Joseph Oliver

Joseph Nathan Oliver (December 19, 1881 – April 10, 1938) better known as King Oliver or Joe Oliver, was an American jazz cornet player and bandleader.

He was particularly recognized for his playing style and his pioneering use of mutes in jazz.

Oliver found employment as butler to a white family in New Orleans when he was about seventeen, a job he kept for the next nine years.

He was already active as a musician.

Around 1899 he joined a children’s brass band, formed by a Walter Kenehan, and performed on the trombone, and later the cornet, at funerals and parades.

One of his eyes was damaged during a childhood accident, earning him the early nicknames of “Bad Eye” and “Monocles,” and he often played with a hat tilted over the eye to disguise it.

From 1908 to 1917 Oliver played cornet in New Orleans brass bands and dance bands, and also in the city’s red-light district.

A band he co-led with trombonist Kid Ory was considered to be New Orleans’ hottest and best in the late-1910s.

Oliver achieved great popularity in New Orleans across economic and racial lines, and was in demand for music jobs from rough working-class black dance halls to white society debutante parties.

In 1922 Oliver and his band returned to Chicago, where they began performing as King Oliver and his Creole Jazz Band at the Royal Gardens cabaret (later renamed the Lincoln Gardens).

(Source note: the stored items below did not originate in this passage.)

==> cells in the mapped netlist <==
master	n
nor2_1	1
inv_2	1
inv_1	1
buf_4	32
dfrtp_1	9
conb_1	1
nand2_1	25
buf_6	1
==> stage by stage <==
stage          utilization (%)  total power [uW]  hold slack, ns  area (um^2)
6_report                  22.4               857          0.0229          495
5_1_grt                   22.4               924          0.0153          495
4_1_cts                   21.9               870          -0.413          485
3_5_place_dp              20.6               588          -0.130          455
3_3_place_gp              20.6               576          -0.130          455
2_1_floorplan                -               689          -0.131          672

In addition to Oliver on cornet, the personnel included his protégé Louis Armstrong on second cornet, Baby Dodds on drums, Johnny Dodds on clarinet, Lil Hardin (later Armstrong’s wife) on piano, Honoré
Dutrey on trombone, and William Manuel Johnson on bass.

Recordings made by this group in 1923 for Gennett, Okeh, Paramount, and Columbia Records demonstrated the serious artistry of the New Orleans style of collective improvisation or Dixieland, and brought it to the attention of a much wider audience.

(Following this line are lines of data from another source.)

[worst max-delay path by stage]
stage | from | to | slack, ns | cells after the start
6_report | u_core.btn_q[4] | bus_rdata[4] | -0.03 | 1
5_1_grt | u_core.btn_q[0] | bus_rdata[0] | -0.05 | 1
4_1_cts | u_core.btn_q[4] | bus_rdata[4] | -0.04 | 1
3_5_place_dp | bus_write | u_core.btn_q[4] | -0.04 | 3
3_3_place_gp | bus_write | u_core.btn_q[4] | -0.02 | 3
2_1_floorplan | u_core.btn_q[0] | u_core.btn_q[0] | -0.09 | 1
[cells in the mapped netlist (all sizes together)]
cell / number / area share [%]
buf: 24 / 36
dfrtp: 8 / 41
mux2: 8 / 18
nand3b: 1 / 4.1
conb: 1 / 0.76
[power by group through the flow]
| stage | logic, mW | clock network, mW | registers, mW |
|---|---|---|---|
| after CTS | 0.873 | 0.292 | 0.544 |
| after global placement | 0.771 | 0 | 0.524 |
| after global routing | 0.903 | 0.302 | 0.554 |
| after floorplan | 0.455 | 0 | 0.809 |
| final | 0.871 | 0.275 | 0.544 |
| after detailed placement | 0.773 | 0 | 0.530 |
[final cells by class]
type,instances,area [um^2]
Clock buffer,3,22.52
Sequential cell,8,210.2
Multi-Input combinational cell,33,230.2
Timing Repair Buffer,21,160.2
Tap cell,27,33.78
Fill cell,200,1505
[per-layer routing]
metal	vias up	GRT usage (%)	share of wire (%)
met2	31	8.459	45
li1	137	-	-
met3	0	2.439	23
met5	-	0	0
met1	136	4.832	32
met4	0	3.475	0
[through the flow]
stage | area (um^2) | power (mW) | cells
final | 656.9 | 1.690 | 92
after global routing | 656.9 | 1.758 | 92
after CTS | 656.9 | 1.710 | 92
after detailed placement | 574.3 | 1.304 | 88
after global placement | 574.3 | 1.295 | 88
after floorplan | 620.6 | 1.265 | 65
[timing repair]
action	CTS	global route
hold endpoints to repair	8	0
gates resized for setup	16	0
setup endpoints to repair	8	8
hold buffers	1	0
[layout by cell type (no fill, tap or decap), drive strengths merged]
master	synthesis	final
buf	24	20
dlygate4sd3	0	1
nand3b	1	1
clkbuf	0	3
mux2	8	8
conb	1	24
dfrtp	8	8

In the later 1920s, Oliver, struggling with difficulties in playing trumpet with his gum disease, began employing other trumpeters to handle the solo work, including his nephew Dave Nelson, Louis Metcalf, and the young, up-and-coming New Orleans trumpeter Henry “Red” Allen. Eventually he could no longer play and just fronted the band.

Unfortunately, the Creole Jazz Band gradually fell apart in 1924.

Oliver went on to record a pair of duets with pianist Jelly Roll Morton that same year, and then took over Dave Peyton’s band in 1925, renaming it the Dixie Syncopators.

Oliver moved the band to New York in 1927, where he made some lousy business decisions, like turning down the regular gig at the Cotton Club, that went on to catapult Duke Ellington to fame.

Oliver had a lifelong sweet tooth.

He was famous for his love of sugar sandwiches; this of course led to dental problems that made playing his cornet very painful.

On top of that he was suffering from a bad back. In 1929 Luis Russell took over the Dixie Syncopators and changed the name to Luis Russell and his Orchestra.

The Great Depression brought hardship to Oliver.

He lost his life savings to a collapsed bank in Chicago, and he struggled to keep his band together through a series of hand-to-mouth gigs until the group broke up and Oliver was stranded in Savannah, Georgia, where he worked as a janitor at Wimberley’s Recreation Hall (526-528 West Broad Street); “…he died there [Savannah] of arteriosclerosis, too broke to afford treatment.” Oliver died in poverty at a rooming house (508 Montgomery Street), on April 10, 1938.